_WHAT THE TASK ASKS_: Tally up the lines in the following entries where the string "else" appears, and answer with the number alone.

[PROVIDED MATERIAL — start]

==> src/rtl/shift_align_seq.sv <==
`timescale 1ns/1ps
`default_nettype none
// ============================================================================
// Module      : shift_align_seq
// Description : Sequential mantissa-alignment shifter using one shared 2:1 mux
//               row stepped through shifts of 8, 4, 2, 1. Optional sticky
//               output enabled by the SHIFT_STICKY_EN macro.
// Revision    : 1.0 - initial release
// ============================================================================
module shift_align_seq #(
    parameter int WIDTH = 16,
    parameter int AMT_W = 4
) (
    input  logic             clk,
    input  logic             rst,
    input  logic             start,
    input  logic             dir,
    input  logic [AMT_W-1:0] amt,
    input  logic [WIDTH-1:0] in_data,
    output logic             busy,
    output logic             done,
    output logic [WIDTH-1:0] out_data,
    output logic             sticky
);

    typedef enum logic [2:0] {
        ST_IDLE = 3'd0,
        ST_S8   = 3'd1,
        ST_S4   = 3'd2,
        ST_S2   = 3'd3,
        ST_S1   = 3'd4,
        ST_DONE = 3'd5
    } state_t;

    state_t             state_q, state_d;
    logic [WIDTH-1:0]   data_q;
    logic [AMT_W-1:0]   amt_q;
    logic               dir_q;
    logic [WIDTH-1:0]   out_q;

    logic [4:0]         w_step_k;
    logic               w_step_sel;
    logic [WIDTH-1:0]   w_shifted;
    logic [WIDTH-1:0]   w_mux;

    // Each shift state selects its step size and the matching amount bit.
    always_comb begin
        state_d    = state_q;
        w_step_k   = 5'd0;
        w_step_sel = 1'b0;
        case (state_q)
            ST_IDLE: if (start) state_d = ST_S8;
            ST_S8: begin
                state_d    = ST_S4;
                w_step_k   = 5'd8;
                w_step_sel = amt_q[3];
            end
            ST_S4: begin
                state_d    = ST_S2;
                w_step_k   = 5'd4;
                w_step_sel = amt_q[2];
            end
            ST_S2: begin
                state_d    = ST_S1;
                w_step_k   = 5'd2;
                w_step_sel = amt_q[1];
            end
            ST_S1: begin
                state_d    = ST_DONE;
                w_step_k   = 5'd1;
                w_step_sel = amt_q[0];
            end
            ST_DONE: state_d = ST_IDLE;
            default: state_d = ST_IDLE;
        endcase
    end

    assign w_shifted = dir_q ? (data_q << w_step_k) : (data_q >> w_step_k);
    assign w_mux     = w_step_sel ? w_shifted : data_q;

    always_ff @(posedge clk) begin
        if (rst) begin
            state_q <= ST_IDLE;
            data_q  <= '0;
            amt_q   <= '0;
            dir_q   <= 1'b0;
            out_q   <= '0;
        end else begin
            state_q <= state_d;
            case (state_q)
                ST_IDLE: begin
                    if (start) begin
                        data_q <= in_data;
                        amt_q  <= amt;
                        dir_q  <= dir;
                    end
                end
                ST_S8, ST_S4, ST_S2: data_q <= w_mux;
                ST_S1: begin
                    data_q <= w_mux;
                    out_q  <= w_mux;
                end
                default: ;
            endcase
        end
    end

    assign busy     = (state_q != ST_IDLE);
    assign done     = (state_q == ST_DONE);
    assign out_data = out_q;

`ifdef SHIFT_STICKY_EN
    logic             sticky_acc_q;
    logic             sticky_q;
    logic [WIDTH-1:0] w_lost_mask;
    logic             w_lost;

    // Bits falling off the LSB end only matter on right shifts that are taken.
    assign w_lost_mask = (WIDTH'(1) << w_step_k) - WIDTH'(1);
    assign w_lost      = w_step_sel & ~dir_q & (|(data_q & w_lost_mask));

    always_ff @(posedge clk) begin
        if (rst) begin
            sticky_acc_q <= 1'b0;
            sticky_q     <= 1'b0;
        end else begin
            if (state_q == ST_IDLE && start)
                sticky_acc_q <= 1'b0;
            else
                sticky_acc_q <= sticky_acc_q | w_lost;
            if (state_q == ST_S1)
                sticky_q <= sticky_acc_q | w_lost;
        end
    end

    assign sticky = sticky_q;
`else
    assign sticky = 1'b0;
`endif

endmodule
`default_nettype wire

[PROVIDED MATERIAL — finish]
[PROVIDED MATERIAL — start]

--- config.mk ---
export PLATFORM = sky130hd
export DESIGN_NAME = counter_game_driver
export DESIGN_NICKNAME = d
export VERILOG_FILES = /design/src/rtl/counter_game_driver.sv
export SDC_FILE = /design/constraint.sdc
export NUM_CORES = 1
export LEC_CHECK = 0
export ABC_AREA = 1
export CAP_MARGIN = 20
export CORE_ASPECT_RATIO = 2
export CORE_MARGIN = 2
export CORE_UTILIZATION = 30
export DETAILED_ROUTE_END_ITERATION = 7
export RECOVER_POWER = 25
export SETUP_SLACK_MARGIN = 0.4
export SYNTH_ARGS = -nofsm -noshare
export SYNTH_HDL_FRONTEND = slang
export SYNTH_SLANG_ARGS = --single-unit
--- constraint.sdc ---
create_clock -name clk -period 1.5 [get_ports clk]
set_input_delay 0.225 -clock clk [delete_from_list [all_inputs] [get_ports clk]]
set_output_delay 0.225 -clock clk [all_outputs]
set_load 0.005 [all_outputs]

[PROVIDED MATERIAL — finish]

_FINAL ANSWER_: 4